Problem requirements ->
Retype, word for word, every line of the records below starting at the one that contains "<tr><td>Total half-perimeter wirelength" and ending at the one that contains "<tr><td>Number of maximum-capacitance"; include both of those lines and nothing more.

Exercise data ->

........

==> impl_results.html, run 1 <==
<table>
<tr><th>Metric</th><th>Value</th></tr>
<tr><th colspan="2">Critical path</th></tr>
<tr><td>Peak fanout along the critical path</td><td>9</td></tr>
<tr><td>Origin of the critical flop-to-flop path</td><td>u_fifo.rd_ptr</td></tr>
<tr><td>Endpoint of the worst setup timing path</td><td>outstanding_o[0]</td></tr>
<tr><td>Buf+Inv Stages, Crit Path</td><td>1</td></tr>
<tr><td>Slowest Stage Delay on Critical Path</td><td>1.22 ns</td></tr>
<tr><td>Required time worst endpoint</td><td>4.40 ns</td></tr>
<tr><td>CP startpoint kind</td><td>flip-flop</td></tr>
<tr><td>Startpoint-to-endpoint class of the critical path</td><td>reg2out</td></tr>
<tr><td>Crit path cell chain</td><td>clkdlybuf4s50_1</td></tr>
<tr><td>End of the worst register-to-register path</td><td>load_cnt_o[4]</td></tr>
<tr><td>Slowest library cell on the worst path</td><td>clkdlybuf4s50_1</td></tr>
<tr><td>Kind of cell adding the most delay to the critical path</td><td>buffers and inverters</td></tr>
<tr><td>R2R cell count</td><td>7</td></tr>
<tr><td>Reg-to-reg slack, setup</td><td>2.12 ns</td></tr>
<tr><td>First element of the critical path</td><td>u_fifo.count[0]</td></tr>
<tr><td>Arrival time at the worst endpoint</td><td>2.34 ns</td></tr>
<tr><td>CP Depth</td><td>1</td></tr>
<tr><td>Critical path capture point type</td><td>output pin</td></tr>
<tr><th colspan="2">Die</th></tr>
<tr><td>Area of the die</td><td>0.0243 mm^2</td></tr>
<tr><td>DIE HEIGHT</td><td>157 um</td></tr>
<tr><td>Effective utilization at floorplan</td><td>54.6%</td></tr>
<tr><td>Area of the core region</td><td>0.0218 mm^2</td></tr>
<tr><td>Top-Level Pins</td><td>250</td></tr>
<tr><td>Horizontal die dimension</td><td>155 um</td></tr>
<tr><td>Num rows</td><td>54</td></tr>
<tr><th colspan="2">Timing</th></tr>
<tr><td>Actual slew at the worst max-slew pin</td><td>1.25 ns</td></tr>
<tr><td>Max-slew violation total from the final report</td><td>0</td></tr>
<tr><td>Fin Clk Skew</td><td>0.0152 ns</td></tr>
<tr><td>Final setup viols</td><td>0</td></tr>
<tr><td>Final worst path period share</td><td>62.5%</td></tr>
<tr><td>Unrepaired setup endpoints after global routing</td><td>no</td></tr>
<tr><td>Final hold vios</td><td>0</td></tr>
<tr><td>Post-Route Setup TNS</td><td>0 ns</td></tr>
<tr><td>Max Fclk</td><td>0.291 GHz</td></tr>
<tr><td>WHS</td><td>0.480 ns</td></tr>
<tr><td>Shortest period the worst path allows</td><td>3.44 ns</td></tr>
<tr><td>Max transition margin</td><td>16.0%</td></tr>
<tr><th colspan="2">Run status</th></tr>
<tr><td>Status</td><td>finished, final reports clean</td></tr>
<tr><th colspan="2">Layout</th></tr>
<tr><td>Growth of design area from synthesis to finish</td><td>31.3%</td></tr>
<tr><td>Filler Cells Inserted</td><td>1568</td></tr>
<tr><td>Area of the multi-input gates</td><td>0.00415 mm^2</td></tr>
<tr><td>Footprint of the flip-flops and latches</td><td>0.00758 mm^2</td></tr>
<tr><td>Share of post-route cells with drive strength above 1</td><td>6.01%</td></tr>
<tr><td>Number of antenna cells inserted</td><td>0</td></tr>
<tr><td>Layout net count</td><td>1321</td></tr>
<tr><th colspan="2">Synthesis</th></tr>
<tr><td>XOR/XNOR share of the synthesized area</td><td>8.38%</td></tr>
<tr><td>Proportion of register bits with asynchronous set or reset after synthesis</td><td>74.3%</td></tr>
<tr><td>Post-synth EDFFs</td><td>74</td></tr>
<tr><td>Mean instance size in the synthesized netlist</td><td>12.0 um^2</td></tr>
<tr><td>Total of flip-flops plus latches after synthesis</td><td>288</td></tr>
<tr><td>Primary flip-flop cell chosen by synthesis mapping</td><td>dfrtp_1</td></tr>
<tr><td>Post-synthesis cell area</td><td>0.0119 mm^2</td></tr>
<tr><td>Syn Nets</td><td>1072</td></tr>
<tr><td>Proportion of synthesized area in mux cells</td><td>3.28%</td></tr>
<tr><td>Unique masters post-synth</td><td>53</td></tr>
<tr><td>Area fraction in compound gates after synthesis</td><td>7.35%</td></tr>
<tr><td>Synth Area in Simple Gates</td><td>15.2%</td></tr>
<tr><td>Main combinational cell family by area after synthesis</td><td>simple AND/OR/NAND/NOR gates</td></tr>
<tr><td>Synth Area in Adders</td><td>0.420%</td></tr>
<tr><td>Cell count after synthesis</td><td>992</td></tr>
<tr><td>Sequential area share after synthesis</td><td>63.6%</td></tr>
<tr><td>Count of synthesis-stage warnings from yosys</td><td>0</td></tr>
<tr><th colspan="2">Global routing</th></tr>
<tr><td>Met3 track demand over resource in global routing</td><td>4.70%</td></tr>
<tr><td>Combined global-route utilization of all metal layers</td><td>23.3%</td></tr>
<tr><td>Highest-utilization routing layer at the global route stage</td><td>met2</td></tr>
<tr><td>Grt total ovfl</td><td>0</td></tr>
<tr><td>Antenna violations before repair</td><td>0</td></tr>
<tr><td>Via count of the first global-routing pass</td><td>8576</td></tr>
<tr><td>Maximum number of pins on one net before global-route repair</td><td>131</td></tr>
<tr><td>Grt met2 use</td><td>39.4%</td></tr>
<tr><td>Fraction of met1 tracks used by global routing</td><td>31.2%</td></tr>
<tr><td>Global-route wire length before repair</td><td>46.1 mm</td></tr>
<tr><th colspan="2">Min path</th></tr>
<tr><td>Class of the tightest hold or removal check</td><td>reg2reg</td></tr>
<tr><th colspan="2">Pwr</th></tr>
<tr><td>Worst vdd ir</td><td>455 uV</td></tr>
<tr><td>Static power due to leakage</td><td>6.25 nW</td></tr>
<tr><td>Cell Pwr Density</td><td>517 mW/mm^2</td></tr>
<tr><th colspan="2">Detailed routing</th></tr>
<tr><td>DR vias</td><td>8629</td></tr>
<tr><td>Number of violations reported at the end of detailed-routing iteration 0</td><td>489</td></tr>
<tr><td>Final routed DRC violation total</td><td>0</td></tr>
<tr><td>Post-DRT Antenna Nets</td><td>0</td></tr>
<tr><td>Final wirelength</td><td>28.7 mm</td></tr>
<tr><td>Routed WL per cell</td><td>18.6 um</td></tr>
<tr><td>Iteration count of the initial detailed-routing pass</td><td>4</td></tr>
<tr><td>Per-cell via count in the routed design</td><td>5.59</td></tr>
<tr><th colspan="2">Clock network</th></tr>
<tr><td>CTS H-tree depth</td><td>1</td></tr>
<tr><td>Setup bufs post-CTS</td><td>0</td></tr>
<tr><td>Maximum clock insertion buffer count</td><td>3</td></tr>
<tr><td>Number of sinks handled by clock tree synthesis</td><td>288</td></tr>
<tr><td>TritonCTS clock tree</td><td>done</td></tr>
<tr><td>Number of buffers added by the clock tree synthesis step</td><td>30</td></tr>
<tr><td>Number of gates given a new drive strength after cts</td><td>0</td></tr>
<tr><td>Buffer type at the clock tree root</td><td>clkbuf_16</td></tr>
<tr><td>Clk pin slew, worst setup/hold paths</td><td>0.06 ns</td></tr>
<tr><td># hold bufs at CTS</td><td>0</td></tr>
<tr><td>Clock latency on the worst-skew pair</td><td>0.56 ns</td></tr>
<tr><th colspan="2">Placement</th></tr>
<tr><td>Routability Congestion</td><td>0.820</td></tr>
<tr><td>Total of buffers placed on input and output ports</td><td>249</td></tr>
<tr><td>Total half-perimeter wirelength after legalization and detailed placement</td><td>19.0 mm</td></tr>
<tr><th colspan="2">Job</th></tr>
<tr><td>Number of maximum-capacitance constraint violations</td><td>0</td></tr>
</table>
$ cat src/rtl/alu_sequencer.sv
// Sequences valid/ready requests onto a combinational 32-bit ALU; MOD is
// run as a compare/subtract loop on the same ALU with error detection.
//
// state   | meaning
// IDLE    | ready for a request, ALU inputs parked at zero
// EXEC    | latched request on the ALU; single-cycle ops finish here
// MOD_CMP | SLT rem,b: rem < b means rem is the remainder
// MOD_SUB | SUB rem,b: rem shrinks by b, iteration count bumps
// RESP    | response held until rsp_ready
module alu_sequencer
   import alu_pkg::*;
#(
   parameter int WIDTH    = 32,
   parameter int MAX_ITER = 1024
) (
   input  logic             CLK,
   input  logic             reset,
   input  logic             req_valid,
   output logic             req_ready,
   input  logic [2:0]       req_op,
   input  logic [WIDTH-1:0] req_a,
   input  logic [WIDTH-1:0] req_b,
   input  logic             req_cin,
   output logic             rsp_valid,
   input  logic             rsp_ready,
   output logic [WIDTH-1:0] rsp_result,
   output logic             rsp_cout,
   output logic             rsp_err,
   output logic [WIDTH-1:0] alu_ain,
   output logic [WIDTH-1:0] alu_bin,
   output logic [2:0]       alu_op,
   output logic             alu_cin,
   input  logic [WIDTH-1:0] alu_result,
   input  logic             alu_cout
);

   localparam int IW = $clog2(MAX_ITER + 1);
   localparam logic [IW-1:0] ITER_LIM = IW'(MAX_ITER);

   state_t           state;
   logic [2:0]       op_q;
   logic [WIDTH-1:0] a_q;
   logic [WIDTH-1:0] b_q;
   logic             cin_q;
   logic [WIDTH-1:0] rem;
   logic [IW-1:0]    iter;
   logic [IW-1:0]    iter_nxt;
   logic             mod_bad;

   assign req_ready = (state == IDLE);
   assign iter_nxt  = iter + IW'(1);
   // remainder loop only handles non-negative signed operands and a nonzero divisor
   assign mod_bad   = (b_q == '0) || a_q[WIDTH-1] || b_q[WIDTH-1];

   always_comb begin
      alu_ain = '0;
      alu_bin = '0;
      alu_op  = ALU_AND;
      alu_cin = 1'b0;
      case (state)
         EXEC: begin
            alu_ain = a_q;
            alu_bin = b_q;
            alu_op  = op_q;
            alu_cin = cin_q;
         end
         MOD_CMP: begin
            alu_ain = rem;
            alu_bin = b_q;
            alu_op  = ALU_SLT;
         end
         MOD_SUB: begin
            alu_ain = rem;
            alu_bin = b_q;
            alu_op  = ALU_SUB;
         end
         default: ;
      endcase
   end

   always_ff @(posedge CLK) begin
      if (reset) begin
         state      <= IDLE;
         op_q       <= '0;
         a_q        <= '0;
         b_q        <= '0;
         cin_q      <= 1'b0;
         rem        <= '0;
         iter       <= '0;
         rsp_valid  <= 1'b0;
         rsp_result <= '0;
         rsp_cout   <= 1'b0;
         rsp_err    <= 1'b0;
      end else begin
         case (state)
            IDLE: begin
               if (req_valid) begin
                  op_q  <= req_op;
                  a_q   <= req_a;
                  b_q   <= req_b;
                  cin_q <= req_cin;
                  state <= EXEC;
               end
            end
            EXEC: begin
               if (op_q != ALU_MOD) begin
                  rsp_result <= alu_result;
                  rsp_cout   <= alu_cout;
                  rsp_err    <= 1'b0;
                  rsp_valid  <= 1'b1;
                  state      <= RESP;
               end else if (mod_bad) begin
                  rsp_result <= a_q;
                  rsp_cout   <= 1'b0;
                  rsp_err    <= 1'b1;
                  rsp_valid  <= 1'b1;
                  state      <= RESP;
               end else begin
                  rem   <= a_q;
                  iter  <= '0;
                  state <= MOD_CMP;
               end
            end
            MOD_CMP: begin
               if (alu_result[0]) begin
                  rsp_result <= rem;
                  rsp_cout   <= 1'b0;
                  rsp_err    <= 1'b0;
                  rsp_valid  <= 1'b1;
                  state      <= RESP;
               end else begin
                  state <= MOD_SUB;
               end
            end
            MOD_SUB: begin
               rem  <= alu_result;
               iter <= iter_nxt;
               if (iter_nxt == ITER_LIM) begin
                  rsp_result <= alu_result;
                  rsp_cout   <= 1'b0;
                  rsp_err    <= 1'b1;
                  rsp_valid  <= 1'b1;
                  state      <= RESP;
               end else begin
                  state <= MOD_CMP;
               end
            end
            RESP: begin
               if (rsp_ready) begin
                  rsp_valid <= 1'b0;
                  state     <= IDLE;
               end
            end
            default: state <= IDLE;
         endcase
      end
   end

endmodule
==> config.mk <==
export PLATFORM = sky130hd
export DESIGN_NAME = interrupt_controller
export DESIGN_NICKNAME = d
export VERILOG_FILES = /design/src/rtl/interrupt_controller_pkg.sv /design/src/rtl/intc_priority_encoder.sv /design/src/rtl/interrupt_controller.sv
export SDC_FILE = /design/constraint.sdc
export NUM_CORES = 1
export LEC_CHECK = 0
export ABC_AREA = 1
export ABC_CLOCK_PERIOD_IN_PS = 3600
export CORE_MARGIN = 4
export CORE_UTILIZATION = 47
export CTS_BUF_LIST = sky130_fd_sc_hd__clkbuf_2
export CTS_CLUSTER_DIAMETER = 80
export DETAILED_ROUTE_END_ITERATION = 12
export GPL_ROUTABILITY_DRIVEN = 0
export GPL_TIMING_DRIVEN = 0
export PLACE_DENSITY = 0.81
export SLEW_MARGIN = 10
export SYNTH_ARGS = -nofsm -noshare
export SYNTH_HDL_FRONTEND = slang
export SYNTH_SLANG_ARGS = --single-unit
==> constraint.sdc <==
create_clock -name MCLK -period 3.6 [get_ports MCLK]
set_input_delay 0.54 -clock MCLK [delete_from_list [all_inputs] [get_ports MCLK]]
set_output_delay 0.54 -clock MCLK [all_outputs]
set_load 0.05 [all_outputs]
==> src/rtl/interrupt_controller_pkg.sv <==
// Shared vector constants, FSM state encoding and vector-range helper for the interrupt controller.
package interrupt_controller_pkg;

  localparam logic [5:0] NMI_VEC_LSB   = 6'd62;
  localparam logic [5:0] RESET_VEC_LSB = 6'd63;

  typedef enum logic [1:0] {
    INTC_IDLE = 2'd0,
    INTC_REQ  = 2'd1,
    INTC_ACK  = 2'd2
  } intc_state_e;

  // Maskable vectors must sit below NMI, which itself sits below the reset vector.
  function automatic logic vector_in_range(input int base, input int num);
    return (num >= 1) && (num <= 16) && (base >= 0) &&
           (base + num <= int'(NMI_VEC_LSB)) && (NMI_VEC_LSB < RESET_VEC_LSB);
  endfunction

endpackage

==> src/rtl/intc_priority_encoder.sv <==
// Highest-index-first priority encoder with a valid flag; purely combinational.
module intc_priority_encoder #(
  parameter int WIDTH = 16,
  parameter int IDX_W = (WIDTH > 1) ? $clog2(WIDTH) : 1
) (
  input  logic [WIDTH-1:0] i_req,
  output logic [IDX_W-1:0] o_idx,
  output logic             o_valid
);

  // Ascending scan so the last (highest) set bit overwrites lower ones.
  always_comb begin
    o_idx   = '0;
    o_valid = |i_req;
    for (int i = 0; i < WIDTH; i++) begin
      o_idx = i_req[i] ? IDX_W'(i) : o_idx;
    end
  end

endmodule

==> src/rtl/interrupt_controller.sv <==
// Fixed-priority interrupt controller feeding the CPU's NMI/INT/IntAddrLSBs inputs.
// Optional input synchronisers are enabled with the INTC_SYNC_EN macro.
module interrupt_controller
  import interrupt_controller_pkg::*;
#(
  parameter int NUM_SRC  = 16,
  parameter int VEC_BASE = 46
) (
  input  logic               MCLK,
  input  logic               reset,
  input  logic [NUM_SRC-1:0] IRQ,
  input  logic               NMI_IN,
  input  logic               INTACK,
  output logic               NMI,
  output logic               INT,
  output logic [5:0]         IntAddrLSBs,
  output logic [NUM_SRC-1:0] IRQ_CLR
);

  localparam int IDX_W = (NUM_SRC > 1) ? $clog2(NUM_SRC) : 1;
  localparam logic [NUM_SRC-1:0] ONE_SRC = NUM_SRC'(1);

  if (!vector_in_range(VEC_BASE, NUM_SRC)) begin : g_bad_vec
    $error("interrupt_controller: VEC_BASE+NUM_SRC must not exceed 62 and NUM_SRC must be 1..16");
  end

  logic [NUM_SRC-1:0] w_irq;
  logic               w_nmi_in;

`ifdef INTC_SYNC_EN
  logic [NUM_SRC-1:0] r_irq_s1, r_irq_s2;
  logic               r_nmi_s1, r_nmi_s2;

  // Two-flop synchronisers for asynchronous request sources.
  always_ff @(posedge MCLK or negedge reset) begin
    if (!reset) begin
      r_irq_s1 <= '0;
      r_irq_s2 <= '0;
      r_nmi_s1 <= 1'b0;
      r_nmi_s2 <= 1'b0;
    end else begin
      r_irq_s1 <= IRQ;
      r_irq_s2 <= r_irq_s1;
      r_nmi_s1 <= NMI_IN;
      r_nmi_s2 <= r_nmi_s1;
    end
  end

  assign w_irq    = r_irq_s2;
  assign w_nmi_in = r_nmi_s2;
`else
  assign w_irq    = IRQ;
  assign w_nmi_in = NMI_IN;
`endif

  intc_state_e        r_state, w_state_nxt;
  logic               r_nmi_prev, r_nmi_pend, w_nmi_pend_nxt;
  logic               w_nmi_nxt, w_int_nxt;
  logic [5:0]         w_vec_nxt;
  logic [NUM_SRC-1:0] w_clr_nxt;

  logic [IDX_W-1:0]   w_enc_idx;
  logic               w_enc_valid;
  logic               w_nmi_edge, w_nmi_req, w_req;
  logic [5:0]         w_win_vec, w_cur_idx;

  intc_priority_encoder #(.WIDTH(NUM_SRC), .IDX_W(IDX_W)) u_prio (
    .i_req   (w_irq),
    .o_idx   (w_enc_idx),
    .o_valid (w_enc_valid)
  );

  // An edge arriving this cycle competes immediately so NMI latency matches IRQ latency.
  assign w_nmi_edge = w_nmi_in & ~r_nmi_prev;
  assign w_nmi_req  = r_nmi_pend | w_nmi_edge;
  assign w_req      = w_nmi_req | w_enc_valid;
  assign w_win_vec  = w_nmi_req ? NMI_VEC_LSB : (6'(VEC_BASE) + 6'(w_enc_idx));
  assign w_cur_idx  = IntAddrLSBs - 6'(VEC_BASE);

  // Next-state and next-output logic for the request/acknowledge handshake.
  always_comb begin
    w_state_nxt    = r_state;
    w_nmi_nxt      = NMI;
    w_int_nxt      = INT;
    w_vec_nxt      = IntAddrLSBs;
    w_clr_nxt      = '0;
    w_nmi_pend_nxt = w_nmi_req;
    case (r_state)
      INTC_IDLE: begin
        if (w_req) begin
          w_nmi_nxt   = w_nmi_req;
          w_int_nxt   = ~w_nmi_req;
          w_vec_nxt   = w_win_vec;
          w_state_nxt = INTC_REQ;
        end else begin
          w_nmi_nxt = 1'b0;
          w_int_nxt = 1'b0;
        end
      end
      INTC_REQ: begin
        if (INTACK) begin
          // The source named by the registered vector is the one serviced; a fresh edge re-arms NMI.
          if (NMI) begin
            w_nmi_pend_nxt = w_nmi_edge;
          end else begin
            w_clr_nxt = ONE_SRC << w_cur_idx;
          end
          w_nmi_nxt   = 1'b0;
          w_int_nxt   = 1'b0;
          w_state_nxt = INTC_ACK;
        end else if (w_req) begin
          w_nmi_nxt = w_nmi_req;
          w_int_nxt = ~w_nmi_req;
          w_vec_nxt = w_win_vec;
        end else begin
          w_nmi_nxt   = 1'b0;
          w_int_nxt   = 1'b0;
          w_state_nxt = INTC_IDLE;
        end
      end
      INTC_ACK: begin
        w_nmi_nxt = 1'b0;
        w_int_nxt = 1'b0;
        if (!INTACK) begin
          w_state_nxt = INTC_IDLE;
        end else begin
          w_state_nxt = INTC_ACK;
        end
      end
      default: begin
        w_nmi_nxt   = 1'b0;
        w_int_nxt   = 1'b0;
        w_state_nxt = INTC_IDLE;
      end
    endcase
  end

  // State, NMI capture and registered CPU-facing outputs.
  always_ff @(posedge MCLK or negedge reset) begin
    if (!reset) begin
      r_state     <= INTC_IDLE;
      r_nmi_prev  <= 1'b1;
      r_nmi_pend  <= 1'b0;
      NMI         <= 1'b0;
      INT         <= 1'b0;
      IntAddrLSBs <= 6'd0;
      IRQ_CLR     <= '0;
    end else begin
      r_state     <= w_state_nxt;
      r_nmi_prev  <= w_nmi_in;
      r_nmi_pend  <= w_nmi_pend_nxt;
      NMI         <= w_nmi_nxt;
      INT         <= w_int_nxt;
      IntAddrLSBs <= w_vec_nxt;
      IRQ_CLR     <= w_clr_nxt;
    end
  end

endmodule

==> flow_summary.json <==
{
  "achievable-frequency_mhz": 434,
  "slowest_stage": "sky130_fd_sc_hd__clkdlybuf4s50_1",
  "finalCriticalPeriod_ns": 2.31,
  "critical_path.n_buffers_inverters": 1,
  "synth.most_common_cell": "sky130_fd_sc_hd__nand2_1",
  "viasPerCell": 5.06,
  "synthFlopType": "sky130_fd_sc_hd__dfrtp_1",
  "vdd.ir_drop.worst_mv": 0.156,
  "synthTopCellsByArea": "sky130_fd_sc_hd__dfrtp_1, sky130_fd_sc_hd__nand2_1, sky130_fd_sc_hd__inv_1",
  "detail-route-antenna-nets": 0,
  "tightestPinTransition_ns": 0.586,
  "synth.yosys.seq_area_share_pct": 50.1,
  "status": "finished clean",
  "grt_usage_pct": 15.3,
  "grt_first_pass_wirelength_microns": 4940,
  "beginning_of_the_critical_path": "IntAddrLSBs[1]",
  "finalWirelength_microns": 2830,
  "worst_r2r_startpoint": "IntAddrLSBs[1]",
  "cap_viol_max_count": 0,
  "worst-endpoint-arrival_ns": 1.77,
  "finish.cell_count_without_fillers": 232,
  "totalNegativeSetupSlack_ns": 0,
  "worst_clock_skew_ns": 0.0102,
  "critical_path.startpoint_type": "register",
  "syn_nets": 178,
  "post_synth_instance_area_sq_mm": 0.00140,
  "slowest_delay_ns": 0.86,
  "yosys-top-cells-count": "sky130_fd_sc_hd__nand2_1, sky130_fd_sc_hd__dfrtp_1, sky130_fd_sc_hd__inv_1, sky130_fd_sc_hd__nor2_1, sky130_fd_sc_hd__nand4_1",
  "setup_viol_count_final": 0,
  "final_nets": 226,
  "clock_insertion_delay_worst_skew_ns": 0.34,
  "postSynthCellCount": 154,
  "cts.reportedPaths.clkPinSlew_ns": 0.24,
  "dieWidth_microns": 62.6,
  "layout-drive-gt1-share_pct": 11.4,
  "drc": 0,
  "timing.hold.worst.class": "in2async",
  "globalRouteOverflowTotal": 0,
  "worst-setup-path-type": "reg2out",
  "total_leakage_power_nw": 0.916,
  "rsz0062_at_grt": "no",
  "report.final.slew_viol_count": 0,
  "asyncSetResetFlopFracSynth_pct": 100,
  "cts_post_setup_buffers_inserted": 0,
  "path_max_fanout": 9,
  "top_level_ports": 44,
  "post_synth_edffs": 0,
  "worstSetupEndpointType": "primary output",
  "slew_headroom_pct": 60.9,
  "cts.sink_count": 28,
  "hold_buffers": 0,
  "worst_path_dominant_cell_family": "buffers and inverters",
  "fp-row-count": 19,
  "drt_iter0_drc": 24,
  "ys_seq_elements": 28,
  "cts_made_buffers": 3,
  "cts_resized": 0,
  "grt_max_degree": 29,
  "crit_path_cell_trace": "clkdlybuf4s50_1",
  "power.density_cell_area_mw_per_mm2": 490,
  "core-area_sq_mm": 0.00281,
  "io_buffer_count": 43,
  "final_cell_area_sq_mm": 0.00188,
  "worst_ep_required_time_ns": 3.06,
  "synth-warning-count": 0,
  "cts_root_buf": "sky130_fd_sc_hd__clkbuf_2",
  "synth_area_per_cell_sq_um": 9.10,
  "synth_top_area_share_pct": 48.2,
  "ctsLongestPathBuffers": 2,
  "hold_violations": 0,
  "synth.distinct_cells": 31,
  "antenna_found_initial": 0,
  "cts-htree-levels": 1,
  "dieHeight_microns": 62.6,
  "clock_tree_from_tritoncts": "yes",
  "die_area_sq_mm": 0.00392,
  "antennaDiodeCount": 0,
  "first_pass_drt_iterations": 4,
  "syn2layout_area_growth_pct": 34.5,
  "finalCritPeriodShare_pct": 64.1,
  "timing.final.ws_setup_ns": 1.29,
  "dpl-instance-area_sq_mm": 0.00187,
  "detailed_place_hpwl_microns": 2380,
  "post_drt_wl_per_cell_microns": 12.2,
  "post-place-ws_ns": 1.24,
  "via_count_of_the_first_global_routing_pass": 1217,
  "dp.cells": 228,
  "count_of_vias_placed_by_the_detailed_router": 1174,
  "initial_utilization_pct": 50.0,
  "post-synth-top-area-cell": "sky130_fd_sc_hd__dfrtp_1"
}
## cell type report
type,instances,area (sq um)
well taps,31,38.8
fillers,248,921
clock inverters,1,3.75
clock buffers,3,15.0
flip-flops and latches,28,702
repair buffers,43,425
multi-input cells,99,598
inverters,27,101
## power by group
part,switching (mW),internal (mW)
clock,0.0841,0.0241
sequential,0.0352,0.354
combinational,0.278,0.148
total,0.398,0.526
## layout by cell type, fill, tap and decap left out, drive strengths merged
master and instances:
a211oi 1, a21oi 5, a31oi 2, a41oi 1, buf 1, clkbuf 3, clkdlybuf4s50 42, clkinv 1
dfrtp 27, dfstp 1, ha 4, inv 27, nand2 32, nand3 5, nand3b 1, nand4 9
nor2 27, nor3b 1, o21ai 4, o22ai 1, or2 1, or3 1, xnor2 1, xor2 3
## state kept, by name, summed over array words and instances (netlist names)
register     count
IRQ_CLR         16
IntAddrLSBs      6
r_state          2
INT              1
NMI              1
r_nmi_pend       1
r_nmi_prev       1
## per-stage QoR
stage	utilization, %	hold WS [ns]	power, mW
detailed placement	66.7	0.523	0.821
finish	67.2	0.152	0.924
floorplan	-	0.244	0.686
CTS	67.4	0.562	0.928
global placement	66.7	0.509	0.797
global route	67.2	0.181	0.989
## path summary, 6_finish.rpt
kind                                  end  depth (start not counted)  slack, ns
hold / removal                IRQ_CLR[10]                          1       0.15
min in group MCLK              r_nmi_pend                          1       0.56
setup reg to reg               IRQ_CLR[1]                          5       1.78
setup / recovery           IntAddrLSBs[1]                          1       1.29
hold reg to reg                r_nmi_pend                          1       0.56
max in group asynchronous      r_nmi_prev                          1       3.07
## cell families (layout without fill, tap and decap cells)
family                     count (synthesis)  in the layout  synth area share, %
and+or+nand+nor                           77             77                 29.6
adders and majority gates                  4              4                 3.57
DFF                                       28             28                 50.1
xor gates and xnor gates                   4              4                 2.50
buffers and inverters                     27             74                 7.23
AOI/OAI and AO/OA                         14             14                 7.05
## layer usage
metal	global-route usage [%]	routed length [microns]	up-vias
li1	-	-	586
met1	13.8	1010	543
met2	31.6	1580	39
met3	2.88	181	6
met4	7.44	59	0
met5	0	0	-
No activity file was read; power rests on OpenSTA's default activity.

........

Solution ->
<tr><td>Total half-perimeter wirelength after legalization and detailed placement</td><td>19.0 mm</td></tr>
<tr><th colspan="2">Job</th></tr>
<tr><td>Number of maximum-capacitance constraint violations</td><td>0</td></tr>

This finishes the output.